A few of the posters are making me feel like damaged goods by saying why would a guy even bother with me. I feel really bad now
They are just speaking from their own experiences which is the best that most people can do. There is not one thing that works for all women (Men too). Some generalities,yes, specifics no.
From my experiences many women in their late teen to 20's have similar experiences to yours; Some just rubbing or pressure, some feel pleasure some not. 30's and 40's not so much. Like Djuna brought up earlier, it's in your brain and thought process. Some people can have an orgasm in their sleep or with out even being touched, so your "just a feeling pressure" can obviously be overcome. Use your noodle
I'm a woman. I dont feel anything during sex, and I was wondering at what point should I tell a guy this..
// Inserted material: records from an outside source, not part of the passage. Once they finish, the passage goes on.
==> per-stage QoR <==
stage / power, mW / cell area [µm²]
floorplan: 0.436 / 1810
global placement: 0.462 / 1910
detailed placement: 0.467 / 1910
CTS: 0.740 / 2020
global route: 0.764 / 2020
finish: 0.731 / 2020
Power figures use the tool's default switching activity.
<file path="config.mk">
export PLATFORM = sky130hd
export DESIGN_NAME = ppu_vram_arb_flat
export DESIGN_NICKNAME = d
export VERILOG_FILES = /design/src/rtl/ppu_vram_arb_if.sv /design/src/rtl/ppu_vram_arb.sv /design/src/flat_wrapper.sv
export SDC_FILE = /design/constraint.sdc
export NUM_CORES = 1
export LEC_CHECK = 0
export ABC_AREA = 1
export BUFFER_PORTS_ARGS = -buffer_cell sky130_fd_sc_hd__buf_2
export CORE_MARGIN = 5
export CORE_UTILIZATION = 35
export CTS_CLUSTER_SIZE = 20
export DETAILED_ROUTE_END_ITERATION = 10
export PLACE_DENSITY = 0.52
export SYNTH_ARGS = -nofsm -noshare
export SYNTH_HDL_FRONTEND = slang
export SYNTH_SLANG_ARGS = --single-unit
export TNS_END_PERCENT = 5
</file>
<file path="constraint.sdc">
create_clock -name clk -period 2.33 [get_ports clk]
set_clock_uncertainty 0.1 [all_clocks]
set_input_delay 0.3495 -clock clk [delete_from_list [all_inputs] [get_ports clk]]
set_output_delay 0.3495 -clock clk [all_outputs]
set_load 0.02 [all_outputs]
</file>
This again? Did the hundreds of posts on your last thread teach you nothing about your own anatomy?
A lot of women don't orgasm from penetration! That is not an intimacy issue!
But I'll tell you what, I think you need to hear it from a certified professional. So go ahead and make that appointment. Some people need to pay a copayment to really listen.
I thought we beat this horse to death in another thread. Don't the ToS indicate that multiple threads are not supposed to be started for essentially the same topic? I thought the conclusion that she does not really want to solve this problem was pretty undisputable in the last thread.
Her issue would be desirable compared to the snide, crass attitudes of some of the CD women on here.
Oh, come on. This is the bazillionth thread she has posted about this. She is choosing to ignore what many, many people have told her. We've given her links to help her understand, we've pointed her to countless resources. She has it in her head that she's defective when by all indications, she is not. The only thing that is defective here is her ability to open her mind and understand what so many people have painstakingly taken the time to tell her again and again and again. There is nothing wrong with her body. It's all in her head that she somehow MUST feel this soul-shattering bliss from penetration alone. Most women do not feel that, and it is perfectly NORMAL.
Get medical help for your problem, is by far the best advice anyone can give you, OP. It may be easily fixable via few therapy sessions with a specialist experienced in this area. It isnt so much about what the guy youre dating would think about this issue, but substantialy more about how you feel about it.
This does not sounds like an intimacy issue to me. Try Googling this problem and you will find that you are not alone. Many women cannot orgasm through penetration alone. You just have to learn to incoporate clitoral stimulation during sex. That's all.
Its not even really something you need to discuss with a partner. Just find out what works for you and show that partner what you like. Google it. You will find resources. Good luck!